As they continue to take enforcement action against companies promoting unapproved products as potential cures, treatments or preventions for COVID-19, the FDA and the FTC are targeting products marketed through the Amazon Associates program. As part of those efforts, the agencies issued several joint enforcement letters citing companies that make commissions through the program by promoting the sale of products using claims representing or implying that they can mitigate, prevent, treat, diagnose or cure COVID-19. In addition to violations of the FDCA, the letters cite violations of the FTC Act for advertising products without competent and reliable scientific evidence to substantiate the claims. Both the FDA and the FTC have been monitoring social media hashtags and scrutinizing Amazon product descriptions to identify potentially misleading marketing. Entities cited in the letters include the following:

  • Life Unlearned, a Colorado-based company, was reprimanded for promoting vitamin D products as “the key to COVID-19,” using claims suggesting there is a link between vitamin D status and COVID-19 outcomes. The claims cite an analysis indicating that the severity of outcomes is “directly related” to vitamin D status and suggesting that 85.5% of COVID-19 patients with normal vitamin D status have mild symptoms.
  • SpiceTac, a Florida-based company, was chided for promoting vitamin C products as the “secret weapon” against COVID-19 and for suggesting it provides “cheap insurance” against the virus.

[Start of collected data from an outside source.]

`src/design/sm3h_pkg.sv`:
```
// ----------------------------------------------------------------------------
// SM3 hash package
// Shared types, constants and round functions of the SM3 hash unit.
// ----------------------------------------------------------------------------
package sm3h_pkg;

  // Initial chaining value words.
  localparam logic [31:0] IV0 = 32'h7380166f;
  localparam logic [31:0] IV1 = 32'h4914b2b9;
  localparam logic [31:0] IV2 = 32'h172442d7;
  localparam logic [31:0] IV3 = 32'hda8a0600;
  localparam logic [31:0] IV4 = 32'ha96f30bc;
  localparam logic [31:0] IV5 = 32'h163138aa;
  localparam logic [31:0] IV6 = 32'he38dee4d;
  localparam logic [31:0] IV7 = 32'hb0fb0e4e;

  // Round constants for rounds 0..15 and 16..63.
  localparam logic [31:0] TJ_LO = 32'h79cc4519;
  localparam logic [31:0] TJ_HI = 32'h7a879d8a;

  // Block command from the front part to the compression engine.
  typedef struct packed {
    logic [15:0][31:0] blk;   // sixteen message words, word 0 first
    logic              fin;   // last block of a message: emit digest after it
  } blk_cmd_t;

  function automatic logic [31:0] rotl32(input logic [31:0] x, input logic [4:0] n);
    logic [63:0] d;
    d = {x, x} << n;
    return d[63:32];
  endfunction

  function automatic logic [31:0] perm0(input logic [31:0] x);
    return x ^ rotl32(x, 5'd9) ^ rotl32(x, 5'd17);
  endfunction

  function automatic logic [31:0] perm1(input logic [31:0] x);
    return x ^ rotl32(x, 5'd15) ^ rotl32(x, 5'd23);
  endfunction

endpackage

```
`src/design/sm3h_front.sv`:
```
// ----------------------------------------------------------------------------
// SM3 front end
// Collects message words into 64-byte blocks, appends the padding and the
// bit length on the last word, and hands whole blocks to the block queue.
// ----------------------------------------------------------------------------
module sm3h_front (
  input  logic                clk,
  input  logic                rst_n,
  input  logic                in_push,
  output logic                in_full,
  input  logic [31:0]         in_msg_word,
  input  logic [2:0]          in_word_bytes,
  input  logic                in_last_word,
  output logic                cmd_valid,
  input  logic                cmd_ready,
  output sm3h_pkg::blk_cmd_t  cmd
);
  import sm3h_pkg::*;

  // Padding phases after the last word.
  localparam logic [1:0] PH_COLLECT = 2'd0;
  localparam logic [1:0] PH_EXTRA   = 2'd1;

  logic [1:0]        phase_r, phase_nxt;
  logic [15:0][31:0] buf_r, buf_nxt;
  logic [3:0]        idx_r, idx_nxt;
  logic [63:0]       mbytes_r, mbytes_nxt;
  logic              cmd_valid_r, cmd_valid_nxt;
  blk_cmd_t          cmd_r, cmd_nxt;

  logic        acc;
  logic [2:0]  nb;
  logic [31:0] wmask;
  logic [6:0]  fill;
  logic [63:0] mb_upd;
  logic [63:0] bits;
  logic [15:0][31:0] lb;
  logic [31:0] mark;

  // Bit length kept for the extra block.
  logic [31:0] bits_hold_hi, bits_hold_lo;
  logic [63:0] bits_r;

  // One pending block output; no input while it waits or while padding runs.
  assign in_full   = cmd_valid_r || (phase_r != PH_COLLECT);
  assign acc       = in_push && !in_full;
  assign cmd_valid = cmd_valid_r;
  assign cmd       = cmd_r;

  always_comb begin
    phase_nxt     = phase_r;
    buf_nxt       = buf_r;
    idx_nxt       = idx_r;
    mbytes_nxt    = mbytes_r;
    cmd_valid_nxt = cmd_valid_r && !cmd_ready;
    cmd_nxt       = cmd_r;
    nb            = (in_word_bytes > 3'd4) ? 3'd4 : in_word_bytes;
    unique case (nb)
      3'd0:    wmask = 32'h0;
      3'd1:    wmask = 32'hff000000;
      3'd2:    wmask = 32'hffff0000;
      3'd3:    wmask = 32'hffffff00;
      default: wmask = 32'hffffffff;
    endcase
    mb_upd = mbytes_r + {61'd0, nb};
    bits   = {mb_upd[60:0], 3'b000};
    fill   = {1'b0, idx_r, 2'b00} + {4'd0, nb};
    unique case (fill[1:0])
      2'd0:    mark = 32'h80000000;
      2'd1:    mark = 32'h00800000;
      2'd2:    mark = 32'h00008000;
      default: mark = 32'h00000080;
    endcase
    // Last block image: words past the last one cleared.
    for (int k = 0; k < 16; k++) begin
      lb[k] = (4'(k) < idx_r) ? buf_r[k] : 32'h0;
    end
    lb[idx_r] = in_msg_word & wmask;

    // Extra length-only block after a full-padding block. It carries the
    // marker when the message filled its last block.
    if (phase_r == PH_EXTRA && !cmd_valid_nxt) begin
      cmd_nxt.blk     = '0;
      cmd_nxt.blk[0]  = buf_r[0];
      cmd_nxt.blk[14] = bits_hold_hi;
      cmd_nxt.blk[15] = bits_hold_lo;
      cmd_nxt.fin     = 1'b1;
      cmd_valid_nxt   = 1'b1;
      phase_nxt       = PH_COLLECT;
      mbytes_nxt      = '0;
      idx_nxt         = '0;
    end else if (acc && !in_last_word) begin
      buf_nxt[idx_r] = in_msg_word;
      mbytes_nxt     = mbytes_r + 64'd4;
      idx_nxt        = idx_r + 4'd1;
      if (idx_r == 4'd15) begin
        cmd_nxt.blk   = buf_nxt;
        cmd_nxt.fin   = 1'b0;
        cmd_valid_nxt = 1'b1;
      end
    end else if (acc) begin
      mbytes_nxt  = mb_upd;
      cmd_nxt.fin = 1'b0;
      cmd_valid_nxt = 1'b1;
      if (fill == 7'd64) begin
        // Full block; padding and length go into a new block.
        cmd_nxt.blk = lb;
        buf_nxt     = '0;
        buf_nxt[0]  = 32'h80000000;
        phase_nxt   = PH_EXTRA;
      end else if (fill >= 7'd56) begin
        cmd_nxt.blk = lb;
        cmd_nxt.blk[fill[5:2]] = lb[fill[5:2]] | mark;
        buf_nxt     = '0;
        phase_nxt   = PH_EXTRA;
      end else begin
        cmd_nxt.blk = lb;
        cmd_nxt.blk[fill[5:2]] = lb[fill[5:2]] | mark;
        cmd_nxt.blk[14] = bits[63:32];
        cmd_nxt.blk[15] = bits[31:0];
        cmd_nxt.fin = 1'b1;
        mbytes_nxt  = '0;
        idx_nxt     = '0;
      end
    end
  end

  assign bits_hold_hi = bits_r[63:32];
  assign bits_hold_lo = bits_r[31:0];

  always_ff @(posedge clk) begin
    if (acc && in_last_word) begin
      bits_r <= bits;
    end
  end

  // Control state.
  always_ff @(posedge clk) begin
    if (!rst_n) begin
      phase_r     <= PH_COLLECT;
      idx_r       <= '0;
      mbytes_r    <= '0;
      cmd_valid_r <= 1'b0;
    end else begin
      phase_r     <= phase_nxt;
      idx_r       <= idx_nxt;
      mbytes_r    <= mbytes_nxt;
      cmd_valid_r <= cmd_valid_nxt;
    end
  end

  always_ff @(posedge clk) begin
    buf_r <= buf_nxt;
    cmd_r <= cmd_nxt;
  end

endmodule

```
`config.mk`:
```
export PLATFORM = sky130hd
export DESIGN_NAME = sm3h_front
export DESIGN_NICKNAME = d
export VERILOG_FILES = /design/src/design/sm3h_pkg.sv /design/src/design/sm3h_front.sv
export SDC_FILE = /design/constraint.sdc
export NUM_CORES = 2
export LEC_CHECK = 0
export BUFFER_PORTS_ARGS = -buffer_cell sky130_fd_sc_hd__buf_2
export CORE_ASPECT_RATIO = 2
export CORE_MARGIN = 2
export CORE_UTILIZATION = 29
export CTS_BUF_LIST = sky130_fd_sc_hd__clkbuf_8
export CTS_CLUSTER_SIZE = 30
export DETAILED_ROUTE_END_ITERATION = 8
export PLACE_DENSITY = 0.46
export SYNTH_ARGS = -nofsm -noshare
export SYNTH_HDL_FRONTEND = slang
export SYNTH_SLANG_ARGS = --single-unit
```
`constraint.sdc`:
```
create_clock -name clk -period 35.5 [get_ports clk]
set_clock_uncertainty 0.2 [all_clocks]
set_input_delay 7.1 -clock clk [delete_from_list [all_inputs] [get_ports clk]]
set_output_delay 7.1 -clock clk [all_outputs]
set_load 0.01 [all_outputs]
```
-- After elaboration in Yosys (flattened, before gate mapping)
Index checks and enable logic that the tools add are counted.
- output and inout port bits: 515
- input bits: 40
- word-level logic and storage cells: 161
- register bits after elaboration: 1157
- $lt $le $gt $ge: 22
- equal/unequal tests: 12
- bitwise operators: 5
- reduce and logical (&&, ||, !) cells: 25
- muxes and demuxes: 54
- $add $sub $neg: 4
- operator list (cell ; count):
    2-to-1 mux 512 bit ; 6
    2-to-1 mux 513 bit ; 4
    bitwise mux 512 bit ; 3
    2-to-1 mux 32 bit ; 19
    demux 32 bit (select 4 bit) ; 2
    2-to-1 mux 64 bit ; 4
    binary-select mux 32 bit (select 4 bit) ; 1
    one-hot mux 32 bit (4 select lines) ; 1
    one-hot mux 32 bit (3 select lines) ; 1
    adder 64 x 3 -> 64 bit ; 1
    adder 64 x 3 -> 64 bit, second input constant ; 1
    AND 32 bit ; 1
    < comparator 4 bit, first input constant ; 8
    OR 32 bit ; 1
    < comparator 3 x 4 -> 1 bit, first input constant ; 4
    2-to-1 mux 4 bit ; 4
    < comparator 4 x 5 -> 1 bit, second input constant ; 2
    AND reduction 3 bit ; 3
    greater-or-equal comparator 4 x 1 -> 1 bit, second input constant ; 2
    < comparator 1 x 4 -> 1 bit, first input constant ; 2
    < comparator 2 x 4 -> 1 bit, first input constant ; 2
    adder 6 x 3 -> 7 bit ; 1
    equality test 7 bit, second input constant ; 1
    greater-or-equal comparator 7 x 6 -> 1 bit, second input constant ; 1
    23 further kinds ; 47

-- Logic depth before layout (Yosys ltp)
- depth after elaboration: 15
- mapped depth: 15
- depth with buffers taken out: 11

-- Worst setup path before layout
No wires, ideal clock.
- kind: input to register
- start: in in_word_bytes[2]
- end: reg buf_r[0] in the netlist's numbering, enable pin
- stages: 9
- arrival: 30.012 ns
- setup time: 1.399 ns
- required time: 33.901 ns
- path slack: 3.889 ns
- cell sequence: ha_1 ha_1 buf_2 inv_1 o31ai_1 a22o_1 buf_2 nor2_1 nor2_1
- word-level cells in the longest chain between the ends: 6
- ends and longest elaborated chain (item ; RTL line ; text):
    start, declared ; sm3h_front.sv:12 ; input logic [2:0] in_word_bytes,
    > comparator 3 bit ; sm3h_front.sv:57 ; nb = (in_word_bytes > 3'd4) ? 3'd4 : in_word_bytes;
    2-to-1 mux 3 bit (*) ; sm3h_front.sv:57 ;
    adder 6 x 3 -> 7 bit (*) ; sm3h_front.sv:67 ; fill = {1'b0, idx_r, 2'b00} + {4'd0, nb};
    greater-or-equal comparator 7 x 6 -> 1 bit or equality test 7 bit (tied branches) ; sm3h_front.sv:111, sm3h_front.sv:105 ;
    nonzero test 3 bit (no source line) (*) ; n/a ;
    AND reduction 3 bit (no source line) (*) ; n/a ;
    end signal, assigned ; sm3h_front.sv:153 ; buf_r <= buf_nxt;
    end, declared ; sm3h_front.sv:25 ; logic [15:0][31:0] buf_r, buf_nxt;
Mark *: on every way between the ends. The rest lies on a longest branch, timed or not.
A chain may end at the register's enable or synchronous reset.

-- Final worst setup path
- start: in in_word_bytes[2]
- end: reg buf_r[151] in the netlist's numbering, enable pin
Same word-level chain as after synthesis.

==> impl_table.tex <==
\begin{tabular}{lr}
\hline
Metric & Value \\
\hline
\multicolumn{2}{l}{\textbf{Synthesis}} \\
Portion of synthesized cell area occupied by the leading cell type & 0.3143 \\
Proportion of synthesized chip area in sequential cells & 0.4660 \\
Library cell with the largest summed area after synthesis & edfxtp\_1 \\
Largest cells by area after synthesis & edfxtp\_1, dfxtp\_1, nand2\_1 \\
Count leader, synth & nand2\_1 \\
Count of yosys warnings during synthesis & 0 \\
Number of distinct standard cells referenced by the synthesized netlist & $\sim$110 \\
Average instance area after synthesis & about 8.5 um\^{}2 \\
Mapped Cells & approximately 7,500 \\
Number of enable-type register cells in the synthesized netlist & 669 \\
Synthesized area & between 60,000 and 70,000 um\^{}2 \\
Most used flip-flop cell after synthesis & edfxtp\_1 \\
Net count of the mapped netlist & 7,598 \\
Share of async-settable or async-resettable flops after synthesis & 0 \\
Most common library cells after synthesis & nand2\_1, a21oi\_1, edfxtp\_1, nor2\_1, o21ai\_0 \\
Flip-flop and latch count after synthesis & around 1,200 \\
\multicolumn{2}{l}{\textbf{Timing}} \\
Slew at the pin closest to its max-slew limit & $\sim$1.6 ns \\
Worst-case setup margin in the final layout & between 20 and 25 ns \\
Number of endpoints with negative hold slack in the final report & 0 \\
Final setup violating endpoints & 0 \\
Min cycle time layout & between 10 and 15 ns \\
Setup tns final & 0 ns \\
Maximum frequency from static timing analysis & between 70 and 80 MHz \\
Unrepaired setup endpoints after global routing & no \\
Normalized max-slew margin & -0.09802 \\
Post-route fraction of the period consumed by the critical path & 0.3523 \\
Count of final max-slew check failures & 13 \\
\multicolumn{2}{l}{\textbf{Placed design}} \\
Routability congestion estimate & 1.043 \\
Estimated wirelength of the detail-placed design & 314,300 um \\
Placed standard-cell area & around 70,000 um\^{}2 \\
Number of buffers inserted by port buffering & about 550 \\
Placed cell count & between 10,000 and 15,000 \\
Worst setup slack after placement & around 22 ns \\
\multicolumn{2}{l}{\textbf{Clocking}} \\
Quantity of gates resized following cts & 0 \\
Post-CTS Setup Inserts & 0 \\
Clock latency on the worst-skew pair & approximately 1.1 ns \\
TritonCTS clock tree & built \\
H-Tree Depth & 4 \\
Number of clock sinks seen by CTS & approximately 1,200 \\
Buffer depth of the longest clock path & 4 \\
Number of hold buffers added after CTS & 0 \\
Root buf cell & clkbuf\_8 \\
Cts bufs inserted & slightly below 200 \\
Clock slew at the register clock pins of the worst setup and hold paths & 0.07 ns \\
\multicolumn{2}{l}{\textbf{Critical path}} \\
Launch instance of the worst register-to-register path & idx\_r[2] \\
Worst setup slack for register-to-register paths & approximately 29 ns \\
Type of element capturing the critical path & flip-flop \\
Data arrival time of the critical path & 12.90 ns \\
Count of buffering cells on the critical path with inverters included & 6 \\
Cell class contributing the biggest share of worst-path delay & buffers and inverters \\
Class of the most critical setup path & input port to flip-flop \\
Delay contributed by the slowest stage of the critical path & 0.86 ns \\
Most repeated library cell on the critical path & buf\_4 \\
Max stage delay cell, worst path & buf\_4 \\
Destination of the worst register-to-register timing path & cmd[480] \\
R2R cell count & 9 \\
Cells traversed along the worst timing path & buf\_2, buf\_4, ha\_2, ha\_4, buf\_4, and4bb\_2, nand4\_1, nand2\_1, nor2\_1, nor2\_4, buf\_4, buf\_4, buf\_4 \\
Data required time of the critical path & 35.89 ns \\
Startpoint Class & input port \\
Largest driver fanout on the critical path & a little under 60 \\
\multicolumn{2}{l}{\textbf{Power}} \\
Leak Pwr & roughly 27 nW \\
Power density over the cells & $\sim$47 nW/um\^{}2 \\
Largest vdd supply drop & 0.03027 mV \\
\multicolumn{2}{l}{\textbf{Min path}} \\
Worst hold endpoint & cmd[38] \\
Hold Crit Start & cmd[38] \\
Worst hold path cell count & 2 \\
Hold/Removal Path Class & flip-flop to flip-flop \\
\multicolumn{2}{l}{\textbf{Floorplan}} \\
I/O pin total & around 560 \\
Core area & around 220,000 um\^{}2 \\
Overall die width & between 300 and 400 um \\
Full die area & between 200,000 and 250,000 um\^{}2 \\
Die Ht & between 600 and 700 um \\
Starting density of the core & 0.2919 \\
Row count & between 200 and 250 \\
\multicolumn{2}{l}{\textbf{Run status}} \\
Run status & finished with violations \\
Failing checks & capacitance limit, slew limit \\
\multicolumn{2}{l}{\textbf{Layout}} \\
Proportion of layout cells with a drive suffix above 1 & 0.1667 \\
Fill count & around 23,000 \\
Non-filler cells, final & 10,810 \\
Finished layout cell area & 73,710 um\^{}2 \\
Area growth from synthesis to layout & 15.34\% \\
Post-layout net count & 7,859 \\
Final core utilization & 0.3367 \\
\multicolumn{2}{l}{\textbf{Detailed routing}} \\
Sum of routed wire length over all layers & 454,800 um \\
Wire per inst & around 42 um \\
Met2 Wirelength & 199,200 um \\
Count of unresolved DRC violations after routing & 0 \\
Wire length on met3 & 49,440 um \\
Number of nets with antenna violations after routing & 0 \\
Drt pass-1 iters & 7 \\
Top sig layer & met5 \\
Number of vias in the routed layout & about 71,000 \\
Detailed router's first-iteration violation count & between 10,000 and 15,000 \\
Wire length on met1 & between 100,000 and 150,000 um \\
Ratio of routed vias to standard cells & around 6.5 \\
\multicolumn{2}{l}{\textbf{Job}} \\
Max-cap violations & 3 \\
\multicolumn{2}{l}{\textbf{Global routing}} \\
Global-route wire length before repair & approximately 600,000 um \\
Largest net degree at the start of global routing & between 150 and 200 \\
Antenna violations before repair & 63 \\
Vias in the first global route & around 65,000 \\
GRT Total Usage & 0.3936 \\
Global route total overflow & 0 \\
\hline
\end{tabular}
## stage by stage
stage	hold WS [ns]	power, W
2_1_floorplan	0.2362	0.001867
3_3_place_gp	0.2397	0.002170
3_5_place_dp	0.2444	0.002173
4_1_cts	0.2525	0.003455
5_1_grt	0.2670	0.003550
6_report	0.2476	0.003474
## cell families (layout without fill, tap and decap cells)
| logic type | count (synthesis) | after routing | share of synthesized area |
|---|---|---|---|
| adder cells (fa/ha/maj) | 11 | 11 | 0.002271 |
| buffers and inverters | 833 | 1247 | 0.05400 |
| AO/OA/AOI/OAI | 2670 | 2670 | 0.2669 |
| flip-flops | 1153 | 1153 | 0.4660 |
| AND/OR/NAND/NOR | 2736 | 2736 | 0.1839 |
| other | 0 | 27 | 0 |
| XOR/XNOR | 58 | 58 | 0.007949 |
| multiplexers | 86 | 86 | 0.01901 |
## layer usage
layer  up-vias  GRT usage
li1      28390          -
met1     34410     0.4253
met2      5833     0.6026
met3      1844     0.1182
met4        48     0.3913
met5         -          0
## final cells by class
cell class / count / area, um^2 / share of cell area
diodes: 27 / 67.56 / 0.0009166
clock buffers: 235 / 3234 / 0.04388
clock inverters: 115 / 668.1 / 0.009064
inverters: 41 / 156.4 / 0.002122
multi-input cells: 5561 / 31040 / 0.4211
flip-flops and latches: 1153 / 29790 / 0.4041
well taps: 2817 / 3525 / 0.04782
repair buffers: 856 / 5233 / 0.07099
## worst min-delay path: cells and delay by family (launching register included)
kind,cells,cell delay [ns]
DFF,1,0.31
AOI/OAI and AO/OA,1,0.05
and+or+nand+nor,1,0.05
## worst max path at each step
stage | endpoint | depth (start not counted) | slack [ns] | startpoint
after floorplan | buf_r[0] | 9 | 3.89 | in_word_bytes[2]
after global placement | buf_r[63] | 13 | 22.29 | in_word_bytes[2]
after detailed placement | buf_r[242] | 13 | 22.21 | in_word_bytes[2]
after CTS | buf_r[221] | 13 | 23.22 | in_word_bytes[2]
after global routing | buf_r[221] | 13 | 22.94 | in_word_bytes[2]
final | buf_r[151] | 13 | 22.99 | in_word_bytes[2]
## report_power, final
group          internal [W]  switching (W)  total [W]  leakage, nW
registers           0.00151      0.0000786    0.00159         10.4
logic              0.000160       0.000421   0.000581         14.1
clock network      0.000644       0.000656    0.00130         2.24
## sequential cells by signal, summed over array words and instances, names as in the netlist
signal and cells:
cmd_valid 1, buf_r 512, bits_r 61, phase_r 1
mbytes_r 61, cmd 513, idx_r 4
## placed cells by master (no fill, tap or decap), drive strengths merged, types with 210 or more instances in the layout
| cell | count |
|---|---|
| nand2 | 1412 |
| dfxtp | 484 |
| a211oi | 210 |
| nor2 | 666 |
| edfxtp | 669 |
| o21ai | 556 |
| a21oi | 943 |
| buf | 856 |
| nor3 | 248 |
| clkbuf | 235 |
Note: power is estimated with default switching activity, not from simulation.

  • Benjamin McEvoy was cited for claiming supplements such as NAC (N-acetylcysteine), zinc, vitamin C, vitamin D, magnesium, ashwagandha, and echinacea can boost immune systems and “could be promising additions to your supplement stack if you’re worried about coronavirus.” McEvoy framed the claims as “personal supplement recommendations based on years of supplementation for improved immune response.”
  • AgroTerra, a Colorado-based company doing business as Patriot Hemp Company, was chastised for selling products such as colloidal silver, iodine, medicinal mushrooms, vitamin C and selenium using claims they can work as preventatives or treatments for COVID-19, and linking to Amazon Associate links as “trusted sources.” The claims suggest the “antivirals are the best natural therapies … for the COVID-19 coronavirus.” The company was also cited for claims on its website that CBD products offer “the best natural defense and treatment of coronavirus” by improving the immune system.
  • Tiffany Davison, of, was reprimanded for promoting essential oils as “natural, very potent” antibiotics to treat COVID-19 and vitamin D3 + K2 as a preventative and immune booster. Davison was also cited for suggesting licorice root can treat the virus by suggesting “that during the SARS outbreak that certain groups of people drinking concoctions of traditional Chinese medicine that contained it during the SARS outbreak did not get infected with the virus despite having been exposed to it by having relatives in the same household who were infected.”